I've always loved Laos, granted I haven't traversed the entire country yet, but I'm always left with a smile on my face after visiting Laos. I never really could pinpoint why though, until returning from this recent trip. 

To me it seems that the people of Laos are quite different from the Thais in several ways, as well as their culture. Firstly they seem more genuine. They are genuinely happy and kind for the most part, as apposed to many Thais who either simply tolerate farang, or see us farang as a cash cow; and as we know many Thais literally cannot stand farang. Of course I am speaking in generalities here, but that is all you can do when talking about a culture or a 'people' - There are kind and genuine Thais of course, just wanted to clarify that. 
The second point leads on from the first; in Laos it feels that as a farang I am more welcomed. It is a genuine hospitality type of feeling, where a smile is warm and genuine, and they are happy to see you. 
Another point is that the society isn't set up to take money from farang in the way it is here, you don't walk around and see bars with women waiting to throw themselves at you, trying to get into your wallet. I was in a restaurant / bar in Vientiane and there were 2 Laotian women with 2 Japanese fellas. It was obvious that they were escorts or call girls, and it actually seemed 'weird' or not the norm in that environment. In Thailand that is something you see every single day, and almost everywhere you go. 

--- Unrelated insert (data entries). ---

[src/hw/rtl/iil_pkg.sv]
// shared constants and types for the indexed insert list
package iil_pkg;

  localparam int DEPTH   = 16;
  localparam int IDX_W   = $clog2(DEPTH);
  localparam int CNT_W   = $clog2(DEPTH + 1);
  localparam int POS_W   = 16;
  localparam int VAL_W   = 32;

  typedef enum logic [1:0] {
    ST_LIST      = 2'd0,
    ST_BAD_INDEX = 2'd1,
    ST_FULL      = 2'd2
  } status_t;

  typedef struct packed {
    logic             we;
    logic [IDX_W-1:0] waddr;
    logic [VAL_W-1:0] wdata;
    logic             re;
    logic [IDX_W-1:0] raddr;
  } mem_req_t;

endpackage

[src/hw/rtl/indexed_insert_list_core.sv]
// Ordered list of up to DEPTH signed values with insert at an index, then a full
// listing front to back and back to front. An insert at index p into a list of c
// entries moves the entries from p upward one place (S_SHIFT, S_DRAIN) and then
// writes the new one (S_PLACE, the only step when appending), then gives 2(c + 1)
// results at one per cycle while the output is not stalled; a bad index or a full
// list gives one result. All of it goes through the single read and single write
// port of the list memory, which paces it; a new request is taken once the last
// result of the previous one has left the read stage.
module indexed_insert_list_core
  import iil_pkg::*;
(
  input  logic                    clk,
  input  logic                    rst_n,
  input  logic                    in_valid,
  output logic                    in_stall,
  input  logic signed [POS_W-1:0] in_position,
  input  logic signed [VAL_W-1:0] in_item_value,
  output logic                    out_valid,
  input  logic                    out_stall,
  output logic [1:0]              out_status,
  output logic                    out_backward,
  output logic signed [VAL_W-1:0] out_entry_value,
  output logic                    out_last
);

  typedef enum logic [2:0] {S_IDLE, S_SHIFT, S_DRAIN, S_PLACE, S_FWD, S_BWD} state_t;

  state_t           state_r, state_nxt;
  logic [CNT_W-1:0] count_r, count_nxt;
  logic [IDX_W-1:0] ptr_r, ptr_nxt;
  logic [IDX_W-1:0] wptr_r, wptr_nxt;
  logic [IDX_W-1:0] pos_r, pos_nxt;
  logic [VAL_W-1:0] val_r, val_nxt;
  logic             shift_pend_r, shift_pend_nxt;

  // read stage: lines up with the memory's registered read data
  logic             rd_v_r, rd_v_nxt;
  status_t          rd_status_r, rd_status_nxt;
  logic             rd_back_r, rd_back_nxt;
  logic             rd_last_r, rd_last_nxt;

  logic             out_valid_r, out_valid_nxt;
  status_t          out_status_r, out_status_nxt;
  logic             out_back_r, out_back_nxt;
  logic [VAL_W-1:0] out_value_r, out_value_nxt;
  logic             out_last_r, out_last_nxt;

  mem_req_t         mreq;
  logic [VAL_W-1:0] rdata;

  logic             out_free;
  logic             can_issue;
  logic             in_acc;
  logic             bad_index;
  logic             list_full;
  logic [IDX_W-1:0] last_idx;

  iil_mem u_mem (
    .clk   (clk),
    .req   (mreq),
    .rdata (rdata)
  );

  assign out_free  = !out_valid_r || !out_stall;
  assign can_issue = !rd_v_r || out_free;
  assign in_stall  = !((state_r == S_IDLE) && can_issue);
  assign in_acc    = in_valid && !in_stall;
  assign bad_index = in_position[POS_W-1] ||
                     (in_position[POS_W-2:0] > (POS_W-1)'(count_r));
  assign list_full = (count_r == CNT_W'(DEPTH));
  assign last_idx  = IDX_W'(count_r - CNT_W'(1));

  always_comb begin
    state_nxt      = state_r;
    count_nxt      = count_r;
    ptr_nxt        = ptr_r;
    wptr_nxt       = wptr_r;
    pos_nxt        = pos_r;
    val_nxt        = val_r;
    shift_pend_nxt = shift_pend_r;
    rd_v_nxt       = out_free ? 1'b0 : rd_v_r;
    rd_status_nxt  = rd_status_r;
    rd_back_nxt    = rd_back_r;
    rd_last_nxt    = rd_last_r;
    mreq           = '0;

    unique case (state_r)
      S_IDLE: begin
        if (in_acc) begin
          if (bad_index || list_full) begin
            rd_v_nxt      = 1'b1;
            rd_status_nxt = bad_index ? ST_BAD_INDEX : ST_FULL;
            rd_back_nxt   = 1'b0;
            rd_last_nxt   = 1'b1;
          end else begin
            pos_nxt        = in_position[IDX_W-1:0];
            val_nxt        = in_item_value;
            shift_pend_nxt = 1'b0;
            if (in_position[CNT_W-1:0] == count_r) begin
              state_nxt = S_PLACE;
            end else begin
              ptr_nxt   = last_idx;
              state_nxt = S_SHIFT;
            end
          end
        end
      end
      S_SHIFT: begin
        // read entry ptr while writing the one read last cycle one place up
        mreq.re    = 1'b1;
        mreq.raddr = ptr_r;
        if (shift_pend_r) begin
          mreq.we    = 1'b1;
          mreq.waddr = wptr_r;
          mreq.wdata = rdata;
        end
        wptr_nxt       = ptr_r + IDX_W'(1);
        shift_pend_nxt = 1'b1;
        if (ptr_r == pos_r) begin
          state_nxt = S_DRAIN;
        end else begin
          ptr_nxt = ptr_r - IDX_W'(1);
        end
      end
      S_DRAIN: begin
        mreq.we    = 1'b1;
        mreq.waddr = wptr_r;
        mreq.wdata = rdata;
        state_nxt  = S_PLACE;
      end
      S_PLACE: begin
        mreq.we    = 1'b1;
        mreq.waddr = pos_r;
        mreq.wdata = val_r;
        count_nxt  = count_r + CNT_W'(1);
        ptr_nxt    = '0;
        state_nxt  = S_FWD;
      end
      S_FWD: begin
        if (can_issue) begin
          mreq.re       = 1'b1;
          mreq.raddr    = ptr_r;
          rd_v_nxt      = 1'b1;
          rd_status_nxt = ST_LIST;
          rd_back_nxt   = 1'b0;
          rd_last_nxt   = 1'b0;
          if (ptr_r == last_idx) begin
            state_nxt = S_BWD;
          end else begin
            ptr_nxt = ptr_r + IDX_W'(1);
          end
        end
      end
      S_BWD: begin
        if (can_issue) begin
          mreq.re       = 1'b1;
          mreq.raddr    = ptr_r;
          rd_v_nxt      = 1'b1;
          rd_status_nxt = ST_LIST;
          rd_back_nxt   = 1'b1;
          rd_last_nxt   = (ptr_r == '0);
          if (ptr_r == '0) begin
            state_nxt = S_IDLE;
          end else begin
            ptr_nxt = ptr_r - IDX_W'(1);
          end
        end
      end
      default: begin
        state_nxt = S_IDLE;
      end
    endcase
  end

  always_comb begin
    out_valid_nxt  = out_valid_r;
    out_status_nxt = out_status_r;
    out_back_nxt   = out_back_r;
    out_value_nxt  = out_value_r;
    out_last_nxt   = out_last_r;
    if (out_free) begin
      out_valid_nxt  = rd_v_r;
      out_status_nxt = rd_status_r;
      out_back_nxt   = rd_back_r;
      out_value_nxt  = (rd_status_r == ST_LIST) ? rdata : '0;
      out_last_nxt   = rd_last_r;
    end
  end

  always_ff @(posedge clk) begin
    ptr_r        <= ptr_nxt;
    wptr_r       <= wptr_nxt;
    pos_r        <= pos_nxt;
    val_r        <= val_nxt;
    rd_status_r  <= rd_status_nxt;
    rd_back_r    <= rd_back_nxt;
    rd_last_r    <= rd_last_nxt;
    out_status_r <= out_status_nxt;
    out_back_r   <= out_back_nxt;
    out_value_r  <= out_value_nxt;
    out_last_r   <= out_last_nxt;
    if (!rst_n) begin
      state_r      <= S_IDLE;
      count_r      <= '0;
      shift_pend_r <= 1'b0;
      rd_v_r       <= 1'b0;
      out_valid_r  <= 1'b0;
    end else begin
      state_r      <= state_nxt;
      count_r      <= count_nxt;
      shift_pend_r <= shift_pend_nxt;
      rd_v_r       <= rd_v_nxt;
      out_valid_r  <= out_valid_nxt;
    end
  end

  assign out_valid       = out_valid_r;
  assign out_status      = out_status_r;
  assign out_backward    = out_back_r;
  assign out_entry_value = out_value_r;
  assign out_last        = out_last_r;

`ifndef NO_ASSERTIONS
  // error results carry no entry and close their request
  a_err_result: assert property (@(posedge clk) disable iff (!rst_n)
    out_valid && (out_status != ST_LIST) |-> (out_entry_value == '0) && out_last)
    else $error("error result with entry value or without last");

  // an accepted request either queues an error result or starts list work
  a_accept_starts: assert property (@(posedge clk) disable iff (!rst_n)
    in_valid && !in_stall |=> (state_r != S_IDLE) || rd_v_r)
    else $error("accepted request left no trace");

  a_count_bound: assert property (@(posedge clk) disable iff (!rst_n)
    count_r <= CNT_W'(DEPTH))
    else $error("list count beyond depth");

  // the count only moves while placing the new entry
  a_count_moves: assert property (@(posedge clk) disable iff (!rst_n)
    (state_r != S_PLACE) |=> $stable(count_r))
    else $error("list count changed outside of insert");
`endif

endmodule

[src/hw/rtl/iil_mem.sv]
// list storage: one write port, one read port, registered read data
module iil_mem
  import iil_pkg::*;
(
  input  logic             clk,
  input  mem_req_t         req,
  output logic [VAL_W-1:0] rdata
);

  logic [VAL_W-1:0] mem [DEPTH];

  always_ff @(posedge clk) begin
    if (req.we) begin
      mem[req.waddr] <= req.wdata;
    end
    if (req.re) begin
      rdata <= mem[req.raddr];
    end
  end

endmodule
[config.mk]
export PLATFORM = sky130hd
export DESIGN_NAME = indexed_insert_list_core
export DESIGN_NICKNAME = d
export VERILOG_FILES = /design/src/hw/rtl/iil_pkg.sv /design/src/hw/rtl/indexed_insert_list_core.sv /design/src/hw/rtl/iil_mem.sv
export SDC_FILE = /design/constraint.sdc
export NUM_CORES = 1
export LEC_CHECK = 0
export BUFFER_PORTS_ARGS = -buffer_cell sky130_fd_sc_hd__buf_2
export CORE_ASPECT_RATIO = 1.25
export CORE_MARGIN = 2
export CORE_UTILIZATION = 55
export DETAILED_ROUTE_END_ITERATION = 12
export PLACE_DENSITY = 0.72
export SYNTH_ARGS = -nofsm -noshare
export SYNTH_HDL_FRONTEND = slang
export SYNTH_SLANG_ARGS = --single-unit
export TNS_END_PERCENT = 20
[constraint.sdc]
create_clock -name clk -period 9.8 [get_ports clk]
set_input_delay 2.94 -clock clk [delete_from_list [all_inputs] [get_ports clk]]
set_output_delay 2.94 -clock clk [all_outputs]
set_load 0.005 [all_outputs]
### After elaboration in Yosys (flattened, before gate mapping)

Memories as Yosys holds them, arrays and structs flattened. A register that Yosys moved wholly into a read port is not among the register bits.
Index checks and enable logic that the tools add are counted.

* add/sub/neg operators: 4
* multiply operators: 0
* divide/modulo/power cells: 0
* order comparisons: 1
* equality and inequality tests: 22
* shift-type cells: 0
* multiplexer cells: 46
* bitwise logic cells: 1
* reduce and logical (&&, ||, !) cells: 24

Operators by type and width (number)
* case mux 37 bit (3 select lines): 1
* 2-to-1 mux 37 bit: 1
* 2-to-1 mux 4 bit: 8
* != test 2 bit, second input constant: 11
* 2-to-1 mux 3 bit: 7
* case mux 4 bit (5 select lines): 1
* case mux 3 bit (6 select lines): 1
* greater-than comparator 15 x 5 -> 1 bit: 1
* 2-to-1 mux 1 bit: 15
* 2-to-1 mux 2 bit: 5
* case mux 5 bit (2 select lines): 1
* AND reduction 9 bit: 1
* equality test 4 bit: 2
* subtractor 4 x 1 -> 4 bit, second input constant: 2
* AND reduction 7 bit: 1
* equality test 3 x 2 -> 1 bit, second input constant: 2
* equality test 3 bit, second input constant: 2
* case mux 1 bit (3 select lines): 2
* AND reduction 3 bit: 2
* adder 5 x 1 -> 5 bit, second input constant: 1
* equality test 5 bit: 1
* equality test 5 bit, second input constant: 1
* 2-to-1 mux 5 bit: 1
* AND reduction 5 bit: 1
* other kinds (17): 27

* register bits after elaboration: 95
* latch bits: 0
* memory bits (writable): 512
* memory bits (read-only): 0
* input bits: 52
* output and inout port bits: 38
* logic and storage cells: 115
* memories kept: 1

Memory list
* u_mem.mem: depth 16, bits a word 32, read ports 1, clocked after Yosys merged registers in 1, wr ports 1, RTL line iil_mem.sv:10 `logic [VAL_W-1:0] mem [DEPTH];`

### Depth between registers and ports, before layout

* depth in word-level cells: 7
* mapped depth: 10
* mapped depth without buffers: 8

### Hierarchy

From an unflattened synthesis, not the netlist that was laid out.

* cells, all modules: 1166
* area total of the unflattened synthesis: 24445.9 sq um

Modules (own cells, without submodules)
* iil_mem: times used 1, cells each 838, area an instance 20155.6 sq um, sequential area each 16335.7 sq um
* indexed_insert_list_core: times used 1, cells each 328, area an instance 4290.4 sq um, sequential area each 2742.6 sq um

### Worst setup path before layout

Ideal clock, no wire load.

* path kind: input port to output port
* start point: in out_stall
* end point: out in_stall
* data arrival time: 3422 ps
* data required time: 6860 ps
* slack: 3438 ps
* cell stages on the path: 3
* path buffers: 0
* cell sequence: and3_4 nor3_1 inv_1

* longest elaborated chain between the ends: 5

RTL lines
* start, declared: RTL line indexed_insert_list_core.sv:19 `input logic out_stall,`
* logical NOT 1 bit: RTL line indexed_insert_list_core.sv:64 `assign out_free = !out_valid_r || !out_stall;`
* logical OR 1 bit: RTL line indexed_insert_list_core.sv:64
* logical OR 1 bit: RTL line indexed_insert_list_core.sv:65 `assign can_issue = !rd_v_r || out_free;`
* logical AND 1 bit: RTL line indexed_insert_list_core.sv:66 `assign in_stall = !((state_r == S_IDLE) && can_issue);`
* logical NOT 1 bit: RTL line indexed_insert_list_core.sv:66
* end, declared: RTL line indexed_insert_list_core.sv:15 `output logic in_stall,`

No other way between the ends.

### Final worst setup path

Ends and elaborated chain as after synthesis.

==> results by group <==
Outcome
  – Status: finished clean

Critical path
  – Critical path class: input port to primary output
  – Crit-path max FO: 4
  – R2r setup slk: 5680 ps
  – Crit path launch type: input port
  – CP endpoint kind: primary output
  – Reg2Reg Launch Point: state_r[2]
  – Reg-to-reg critical path endpoint: u_mem.rdata[3]
  – Required time of the critical path: 6860 ps
  – Arr. time, crit path: 3770 ps
  – Crit path launch: out_stall
  – Reg2Reg Depth: 7
  – CP endpoint: in_stall

Power
  – Pwr dens: 181 mW/mm^2
  – Final Total Pwr: 5.15 mW
  – Peak supply drop: 0.139 mV
  – Leakage power: 10.3 nW

Timing
  – Setup TNS: 0 ps
  – Final min period: 6710 ps
  – Fmax: 149 MHz
  – Final Hold Viols: 0
  – Post-route setup slack: 3090 ps
  – Worst Max-Slew Pin Slew: 1170 ps
  – RSZ-0062 raised after global routing: false
  – Final setup viols: 0
  – Clk_skew: 27.4 ps
  – Period utilization: 68.4%
  – Relative slew slack: 21.7%
  – Slew Viols, Final: 0

Synth
  – Most used DFF post-synth: edfxtp_1
  – Synth Warn #: 0
  – Seq/Total Area, Yosys: 75.1%
  – Netlist Area Pre-Place: 0.0254 sq mm
  – Mapped Cells: 1357
  – Syn_nets: 1419
  – Mean post-synth cell area: 18.7 sq um
  – Synthesis-stage register bit count: 639
  – Async SR Flop Fraction: 0%
  – Number of distinct library cells after synthesis: 54
  – EDFF count, synth: 628

Place
  – Port Buffers: 89
  – Dpl ws: 3120 ps
  – Routability cong.: 0.806
  – Inst Count DP: 1985
  – DP Wirelength: 28.0 mm

Die
  – Die area: 0.0480 sq mm
  – Std-Cell Rows: 88
  – Die width: 196 microns
  – Core Box Area: 0.0459 sq mm
  – Initial Utilization: 55.4%
  – Top Ports: 90
  – Die height: 244 microns

Clock network
  – Sink Count: 639
  – Skew-Pair Late Insertion Delay: 620 ps
  – CTS tree: done
  – CTS resizes: 0
  – Cts hold-fix bufs: 0
  – H-tree depth: 2
  – Clock tree root driver cell: clkbuf_16
  – Post-CTS Setup Repair Bufs: 0
  – Clock Tree Buf Depth: 3
  – Clock transition at the registers of the reported paths: 60 ps
  – TritonCTS Buffers: 59

Global routing
  – First-pass GRT wire length: 82.7 mm
  – Initial antenna violation count: 0
  – Vias in the first global route: 13400
  – GRT Total Usage: 23.8%
  – Met3 usage: 4.10%
  – Met2 usage: 39.0%
  – GR Overflow Total: 0
  – Met1 Usage GRT: 32.7%
  – GR peak layer: met2
  – Largest net degree at the start of global routing: 63

Route
  – DRC viols: 0
  – Drt total wl: 56.0 mm
  – Wirelength per Cell: 26.8 microns
  – Antenna-violating nets left: 0
  – Vias per cell: 6.40
  – Via count: 13400
  – Pre-antenna DRT Iters: 5
  – Iter 0 DRT Violations: 1213

Job
  – Max-cap violation count: 0

Layout
  – ANT cells: 0
  – Nets@finish: 1523
  – Area growth syn-to-layout: 11.7%
  – Share of cells above drive strength 1: 25.4%
  – Fin util: 61.9%
  – Non-Filler Instances: 2090

Hold path
  – Worst Hold Class: register to register
-- layer usage --
metal	wire [microns]	up-vias
met3	4280	113
met1	22400	7000
met2	27700	633
li1	-	5634
met5	0	-
met4	1680	0
-- worst max-delay path: stages --
cell    delay, ps
buf_2         130
and3_4        190
nor3_1        290
inv_1          80
buf_2         140
-- synthesized netlist by cell type, drive strengths merged, types with 2 or more instances --
master  number  area (sq um)
nand3        6          30.0
xor2         4          35.0
nor4         2          12.5
a21oi       42           210
o21a         3          22.5
nor3         5          25.0
nand3b       2          15.0
a31oi        4          25.0
nand2b       4          25.0
mux4       128          2880
buf         35           204
dfxtp       11           220
o21ai       44           220
or2          3          18.8
nor2b        2          12.5
a21boi       3          22.5
a22o        32           280
inv         17          66.3
o32a         3          30.0
clkbuf      41           154
nor2        99           372
nand2       59           231
a22oi        2          15.0
o22ai        2          12.5
o21ba       32           320
o211ai      34           255
ha          10           125
xnor2       12           105
nand4        3          18.8
o221ai       2          17.5
a32oi        2          17.5
and3         2          17.5
edfxtp     628         18900
and2        68           425
-- where the power goes --
part           switching (mW)  internal (mW)
Combinational          0.0141         0.0140
Sequential            0.00201           2.96
Clock                   0.955           1.20
Total                   0.971           4.18
-- per-stage QoR --
stage                     cell area [sq um]  hold slack (ps)
final                                 28400              421
after global routing                  28400              424
after CTS                             28400              422
after global placement                26600              403
after detailed placement              26600              408
after floorplan                       25400              400
-- layout make-up --
class	count	area [sq um]
Tap cell	585	732
Sequential cell	639	19100
Clock buffer	82	1580
Timing Repair Buffer	119	671
Multi-Input combinational cell	625	6060
Fill cell	3171	17500
Inverter	17	67.6
Clock inverter	23	206
-- cell families (layout without fill, tap and decap cells) --
logic type | count (synthesis) | count (layout) | synth area share (%)
adders and majority gates | 10 | 10 | 0.492
and+or+nand+nor | 256 | 256 | 4.77
xor gates and xnor gates | 17 | 17 | 0.640
DFF | 639 | 639 | 75.1
buffers and inverters | 93 | 241 | 1.67
AOI/OAI and AO/OA | 214 | 214 | 6.03
muxes | 128 | 128 | 11.3
-- cell usage in the layout (no fill, tap or decap), types with 32 or more instances in the layout --
master and n:
nor2_1 81, buf_2 89, edfxtp_1 628, mux4_2 128, clkbuf_16 60, o21ba_2 32, a22o_1 32, o21ai_0 44
nand2_1 56, and2_1 37, a21oi_1 41, o211ai_1 34
-- flip-flops by register name, summed over array words and instances (netlist names) --
register,count
count_r,5
out_backward,1
out_entry_value,32
out_last,1
out_status,2
out_valid,1
pos_r,4
ptr_r,4
rd_back_r,1
rd_last_r,1
rd_status_r,2
rd_v_r,1
shift_pend_r,1
state_r,3
u_mem.mem,512
u_mem.rdata,32
val_r,32
wptr_r,4
-- worst min-delay path by stage --
stage                               to  startpoint  cells after the start
after floorplan           out_backward   rd_back_r                      0
after global placement    out_backward   rd_back_r                      0
after detailed placement  out_backward   rd_back_r                      0
after CTS                     out_last   rd_last_r                      0
after global routing          out_last   rd_last_r                      0
final                     out_backward   rd_back_r                      0
Power figures use the tool's default switching activity.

I also think I really like the innocence of the Laotians, they come across as more humble and innocent in nature. They are a whole lot more relaxed and laid back up there, even in their capital city! Which is nicknamed the most laid back capital city in the world. But yeah they do seem more humble and innocent, even when I was 'hit on' by a couple of waitresses, it seemed almost like how a couple of teens huddle together and look at a guy they like when he walks passed, smiling and making 'man-sai' noises lol. They soon learned I was with my gf though as I had just walked passed them returning from the restroom. 

Thais often make jokes about Laos and people from Laos, they even look down upon them. I don't think it's justified at all. If Laos had beaches I'd probably move there, but also of course the medical side of things isn't too great in Laos; which is crucial for living anywhere. Every place has it's pros and cons, but the culture of Laos to me, is more appealing and more comfortable to live in. I forgot to mention the food, in Vientiane I found it difficult to find food that wasn't out of this world! It's more expensive but damn, I have been full nearly every day last week, to the point of nearly spewing my guts up. 


What are your thoughts on Laos vs Thailand, and what have your experiences been like there??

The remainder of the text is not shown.